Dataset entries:

-------------------------

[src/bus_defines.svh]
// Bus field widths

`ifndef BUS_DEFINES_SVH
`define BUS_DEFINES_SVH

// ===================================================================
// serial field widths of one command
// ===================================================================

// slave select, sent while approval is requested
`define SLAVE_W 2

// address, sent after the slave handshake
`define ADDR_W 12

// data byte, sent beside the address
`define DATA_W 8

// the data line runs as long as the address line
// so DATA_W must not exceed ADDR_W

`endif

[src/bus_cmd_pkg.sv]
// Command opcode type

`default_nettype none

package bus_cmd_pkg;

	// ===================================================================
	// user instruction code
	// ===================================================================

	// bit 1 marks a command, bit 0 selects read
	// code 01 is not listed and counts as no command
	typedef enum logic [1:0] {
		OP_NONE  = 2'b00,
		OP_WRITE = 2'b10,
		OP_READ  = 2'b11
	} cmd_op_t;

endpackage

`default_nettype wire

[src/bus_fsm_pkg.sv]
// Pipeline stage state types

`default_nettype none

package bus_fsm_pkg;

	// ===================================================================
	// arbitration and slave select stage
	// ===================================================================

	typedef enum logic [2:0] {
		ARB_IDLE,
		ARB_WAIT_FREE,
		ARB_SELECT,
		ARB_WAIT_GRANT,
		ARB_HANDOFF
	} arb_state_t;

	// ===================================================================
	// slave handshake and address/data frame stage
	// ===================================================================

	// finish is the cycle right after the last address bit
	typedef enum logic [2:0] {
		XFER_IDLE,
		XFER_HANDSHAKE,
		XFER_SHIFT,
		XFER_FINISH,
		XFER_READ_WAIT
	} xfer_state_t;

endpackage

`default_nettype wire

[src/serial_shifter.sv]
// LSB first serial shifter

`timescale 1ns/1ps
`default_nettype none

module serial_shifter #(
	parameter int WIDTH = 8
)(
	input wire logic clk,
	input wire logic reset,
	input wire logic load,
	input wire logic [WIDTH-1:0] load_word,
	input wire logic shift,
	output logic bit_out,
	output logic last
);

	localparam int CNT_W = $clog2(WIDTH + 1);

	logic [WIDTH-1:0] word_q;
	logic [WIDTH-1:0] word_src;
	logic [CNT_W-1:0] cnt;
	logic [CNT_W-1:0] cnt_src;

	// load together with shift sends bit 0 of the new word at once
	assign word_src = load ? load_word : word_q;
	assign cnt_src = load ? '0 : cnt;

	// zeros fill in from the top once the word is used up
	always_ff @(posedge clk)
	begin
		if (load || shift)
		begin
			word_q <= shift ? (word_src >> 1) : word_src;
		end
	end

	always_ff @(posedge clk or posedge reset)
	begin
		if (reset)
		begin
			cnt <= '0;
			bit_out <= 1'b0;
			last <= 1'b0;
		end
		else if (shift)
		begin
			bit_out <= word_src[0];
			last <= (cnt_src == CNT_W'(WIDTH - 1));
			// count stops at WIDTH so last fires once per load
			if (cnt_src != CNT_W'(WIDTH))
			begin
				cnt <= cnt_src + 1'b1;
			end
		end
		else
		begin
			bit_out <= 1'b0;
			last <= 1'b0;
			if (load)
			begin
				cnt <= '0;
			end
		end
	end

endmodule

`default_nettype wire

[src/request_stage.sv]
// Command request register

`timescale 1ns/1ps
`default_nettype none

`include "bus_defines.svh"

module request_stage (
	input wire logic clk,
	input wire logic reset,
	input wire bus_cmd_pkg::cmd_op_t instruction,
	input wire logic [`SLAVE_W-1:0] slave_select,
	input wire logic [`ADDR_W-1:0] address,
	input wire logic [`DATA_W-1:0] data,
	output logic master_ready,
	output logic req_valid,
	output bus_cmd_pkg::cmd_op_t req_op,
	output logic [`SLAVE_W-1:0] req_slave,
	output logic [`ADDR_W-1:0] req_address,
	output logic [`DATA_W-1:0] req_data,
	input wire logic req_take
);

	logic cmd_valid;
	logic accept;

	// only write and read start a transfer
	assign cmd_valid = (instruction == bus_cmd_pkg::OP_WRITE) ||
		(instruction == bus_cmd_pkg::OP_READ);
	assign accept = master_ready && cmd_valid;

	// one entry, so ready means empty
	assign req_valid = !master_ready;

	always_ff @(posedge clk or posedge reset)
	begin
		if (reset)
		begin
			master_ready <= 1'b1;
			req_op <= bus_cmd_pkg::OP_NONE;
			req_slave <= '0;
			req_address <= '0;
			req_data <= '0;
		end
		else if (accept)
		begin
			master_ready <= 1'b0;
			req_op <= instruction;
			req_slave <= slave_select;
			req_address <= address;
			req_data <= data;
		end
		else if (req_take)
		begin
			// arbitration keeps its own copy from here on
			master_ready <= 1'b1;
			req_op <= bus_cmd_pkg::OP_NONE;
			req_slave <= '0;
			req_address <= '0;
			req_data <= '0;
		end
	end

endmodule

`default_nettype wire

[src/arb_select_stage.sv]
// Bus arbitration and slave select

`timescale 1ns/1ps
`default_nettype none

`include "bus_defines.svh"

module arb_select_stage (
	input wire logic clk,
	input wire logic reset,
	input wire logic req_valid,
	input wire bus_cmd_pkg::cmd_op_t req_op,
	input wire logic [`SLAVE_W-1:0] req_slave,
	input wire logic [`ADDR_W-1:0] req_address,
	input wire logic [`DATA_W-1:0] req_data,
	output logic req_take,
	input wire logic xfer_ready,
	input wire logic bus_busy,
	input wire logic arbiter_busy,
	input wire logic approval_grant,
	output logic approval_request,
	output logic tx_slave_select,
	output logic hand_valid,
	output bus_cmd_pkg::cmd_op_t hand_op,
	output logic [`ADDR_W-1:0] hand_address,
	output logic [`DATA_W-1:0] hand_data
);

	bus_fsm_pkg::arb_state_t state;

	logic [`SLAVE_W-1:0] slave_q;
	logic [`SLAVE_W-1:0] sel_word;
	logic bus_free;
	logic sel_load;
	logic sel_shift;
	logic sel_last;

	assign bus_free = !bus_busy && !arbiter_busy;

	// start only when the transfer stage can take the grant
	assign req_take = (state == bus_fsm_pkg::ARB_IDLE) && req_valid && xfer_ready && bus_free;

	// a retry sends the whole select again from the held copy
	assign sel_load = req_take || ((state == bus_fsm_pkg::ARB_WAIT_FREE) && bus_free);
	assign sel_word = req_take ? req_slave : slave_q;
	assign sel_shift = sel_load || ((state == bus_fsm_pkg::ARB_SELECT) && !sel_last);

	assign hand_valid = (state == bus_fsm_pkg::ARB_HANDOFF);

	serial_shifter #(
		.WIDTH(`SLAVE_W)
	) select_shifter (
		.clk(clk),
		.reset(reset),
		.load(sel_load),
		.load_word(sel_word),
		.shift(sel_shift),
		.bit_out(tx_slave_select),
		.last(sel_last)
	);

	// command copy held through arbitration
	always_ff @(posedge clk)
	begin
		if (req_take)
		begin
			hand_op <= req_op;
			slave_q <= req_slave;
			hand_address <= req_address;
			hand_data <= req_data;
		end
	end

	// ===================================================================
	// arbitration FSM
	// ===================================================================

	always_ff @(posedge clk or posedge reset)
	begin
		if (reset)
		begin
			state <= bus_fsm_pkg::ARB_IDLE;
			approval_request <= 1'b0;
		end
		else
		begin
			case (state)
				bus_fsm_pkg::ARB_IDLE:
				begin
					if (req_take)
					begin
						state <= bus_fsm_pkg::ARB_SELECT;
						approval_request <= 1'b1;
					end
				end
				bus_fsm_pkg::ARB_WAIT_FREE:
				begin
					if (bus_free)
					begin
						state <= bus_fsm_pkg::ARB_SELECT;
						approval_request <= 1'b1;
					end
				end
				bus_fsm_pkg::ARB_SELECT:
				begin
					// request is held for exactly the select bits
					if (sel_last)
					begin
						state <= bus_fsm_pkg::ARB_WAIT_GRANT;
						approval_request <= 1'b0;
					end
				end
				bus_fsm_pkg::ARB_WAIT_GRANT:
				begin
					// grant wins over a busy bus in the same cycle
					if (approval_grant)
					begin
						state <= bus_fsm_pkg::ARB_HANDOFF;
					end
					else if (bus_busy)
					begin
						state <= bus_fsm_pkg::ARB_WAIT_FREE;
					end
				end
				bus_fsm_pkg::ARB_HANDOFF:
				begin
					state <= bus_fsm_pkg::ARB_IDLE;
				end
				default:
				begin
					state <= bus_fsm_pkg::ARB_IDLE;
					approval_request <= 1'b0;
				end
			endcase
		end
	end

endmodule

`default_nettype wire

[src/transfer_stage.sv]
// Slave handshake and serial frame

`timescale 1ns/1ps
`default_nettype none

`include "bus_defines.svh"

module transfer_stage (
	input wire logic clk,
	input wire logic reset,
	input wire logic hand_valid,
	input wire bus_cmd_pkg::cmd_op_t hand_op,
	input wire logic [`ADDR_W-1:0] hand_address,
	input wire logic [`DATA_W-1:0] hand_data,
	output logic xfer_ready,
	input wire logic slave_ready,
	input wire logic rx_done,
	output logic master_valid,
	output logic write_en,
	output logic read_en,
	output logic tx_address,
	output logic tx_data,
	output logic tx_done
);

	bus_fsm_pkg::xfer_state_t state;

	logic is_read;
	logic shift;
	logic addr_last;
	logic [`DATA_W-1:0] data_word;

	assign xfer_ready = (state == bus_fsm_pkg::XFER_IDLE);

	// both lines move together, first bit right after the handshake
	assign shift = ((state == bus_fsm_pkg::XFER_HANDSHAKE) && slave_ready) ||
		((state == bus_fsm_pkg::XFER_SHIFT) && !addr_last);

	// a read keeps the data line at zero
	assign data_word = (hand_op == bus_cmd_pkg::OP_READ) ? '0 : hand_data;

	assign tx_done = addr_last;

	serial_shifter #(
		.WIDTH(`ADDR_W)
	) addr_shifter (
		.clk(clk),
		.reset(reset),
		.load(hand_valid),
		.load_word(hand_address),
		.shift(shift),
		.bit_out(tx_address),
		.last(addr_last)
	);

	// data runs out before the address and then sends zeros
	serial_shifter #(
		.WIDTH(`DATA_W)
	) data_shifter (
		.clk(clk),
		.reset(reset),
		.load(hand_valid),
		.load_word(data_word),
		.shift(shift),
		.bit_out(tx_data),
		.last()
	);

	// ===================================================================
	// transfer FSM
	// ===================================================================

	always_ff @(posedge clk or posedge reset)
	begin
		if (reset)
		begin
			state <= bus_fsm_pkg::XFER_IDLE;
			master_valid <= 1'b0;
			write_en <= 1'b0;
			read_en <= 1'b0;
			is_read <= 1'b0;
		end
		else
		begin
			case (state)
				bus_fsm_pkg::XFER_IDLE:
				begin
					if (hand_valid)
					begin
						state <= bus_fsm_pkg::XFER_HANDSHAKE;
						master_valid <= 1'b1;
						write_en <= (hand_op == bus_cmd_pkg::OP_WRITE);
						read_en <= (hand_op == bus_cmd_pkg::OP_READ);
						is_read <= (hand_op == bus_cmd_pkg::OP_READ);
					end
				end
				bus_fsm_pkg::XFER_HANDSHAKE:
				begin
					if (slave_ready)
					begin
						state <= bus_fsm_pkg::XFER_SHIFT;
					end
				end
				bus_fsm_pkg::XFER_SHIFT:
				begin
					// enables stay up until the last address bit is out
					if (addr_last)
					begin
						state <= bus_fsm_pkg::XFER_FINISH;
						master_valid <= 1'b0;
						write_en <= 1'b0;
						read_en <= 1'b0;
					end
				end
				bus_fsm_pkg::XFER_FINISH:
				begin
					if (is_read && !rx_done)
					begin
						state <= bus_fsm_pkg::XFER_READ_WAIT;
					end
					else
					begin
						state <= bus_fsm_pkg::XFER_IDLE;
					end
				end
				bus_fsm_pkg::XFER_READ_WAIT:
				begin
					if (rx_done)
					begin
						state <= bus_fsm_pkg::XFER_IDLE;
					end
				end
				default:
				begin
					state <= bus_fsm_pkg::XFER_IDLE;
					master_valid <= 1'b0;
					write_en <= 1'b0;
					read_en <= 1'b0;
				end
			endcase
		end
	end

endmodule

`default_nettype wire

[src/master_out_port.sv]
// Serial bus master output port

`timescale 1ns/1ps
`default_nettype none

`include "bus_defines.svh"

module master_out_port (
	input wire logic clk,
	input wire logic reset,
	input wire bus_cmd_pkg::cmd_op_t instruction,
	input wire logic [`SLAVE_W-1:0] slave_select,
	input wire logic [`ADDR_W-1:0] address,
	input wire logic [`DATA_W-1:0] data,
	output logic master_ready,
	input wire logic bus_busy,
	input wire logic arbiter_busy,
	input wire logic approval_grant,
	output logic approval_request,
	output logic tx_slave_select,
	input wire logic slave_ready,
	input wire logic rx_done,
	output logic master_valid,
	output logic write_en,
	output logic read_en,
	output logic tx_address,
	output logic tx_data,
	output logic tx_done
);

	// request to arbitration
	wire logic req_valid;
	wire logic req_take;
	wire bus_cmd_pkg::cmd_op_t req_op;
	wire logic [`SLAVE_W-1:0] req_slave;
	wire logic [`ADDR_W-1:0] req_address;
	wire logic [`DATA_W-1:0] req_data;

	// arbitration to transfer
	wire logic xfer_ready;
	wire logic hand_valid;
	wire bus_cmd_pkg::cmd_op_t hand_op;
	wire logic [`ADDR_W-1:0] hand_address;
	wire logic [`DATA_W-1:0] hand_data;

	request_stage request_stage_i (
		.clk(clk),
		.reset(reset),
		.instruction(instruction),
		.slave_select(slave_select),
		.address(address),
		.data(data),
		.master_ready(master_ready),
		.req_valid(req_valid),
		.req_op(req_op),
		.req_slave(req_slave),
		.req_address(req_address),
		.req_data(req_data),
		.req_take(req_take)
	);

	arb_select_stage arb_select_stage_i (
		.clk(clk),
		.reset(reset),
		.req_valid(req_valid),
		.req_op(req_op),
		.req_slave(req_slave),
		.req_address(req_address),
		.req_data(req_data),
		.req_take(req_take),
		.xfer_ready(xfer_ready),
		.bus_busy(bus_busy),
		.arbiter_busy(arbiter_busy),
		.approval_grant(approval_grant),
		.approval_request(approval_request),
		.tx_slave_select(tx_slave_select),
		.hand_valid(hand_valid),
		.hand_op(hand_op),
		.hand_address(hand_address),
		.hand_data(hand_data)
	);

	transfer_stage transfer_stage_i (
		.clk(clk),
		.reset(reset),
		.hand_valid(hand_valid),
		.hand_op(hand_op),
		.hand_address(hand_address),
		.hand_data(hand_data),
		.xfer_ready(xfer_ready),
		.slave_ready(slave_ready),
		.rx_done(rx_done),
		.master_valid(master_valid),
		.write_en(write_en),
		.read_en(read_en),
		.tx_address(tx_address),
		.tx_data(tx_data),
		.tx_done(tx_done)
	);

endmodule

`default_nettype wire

-------------------------

Exercise requirements: Exact reproduction is required: output the lines from the start of the entries above through the line with "user instruction code".

Response for this exercise:
[src/bus_defines.svh]
// Bus field widths

`ifndef BUS_DEFINES_SVH
`define BUS_DEFINES_SVH

// ===================================================================
// serial field widths of one command
// ===================================================================

// slave select, sent while approval is requested
`define SLAVE_W 2

// address, sent after the slave handshake
`define ADDR_W 12

// data byte, sent beside the address
`define DATA_W 8

// the data line runs as long as the address line
// so DATA_W must not exceed ADDR_W

`endif

[src/bus_cmd_pkg.sv]
// Command opcode type

`default_nettype none

package bus_cmd_pkg;

	// ===================================================================
	// user instruction code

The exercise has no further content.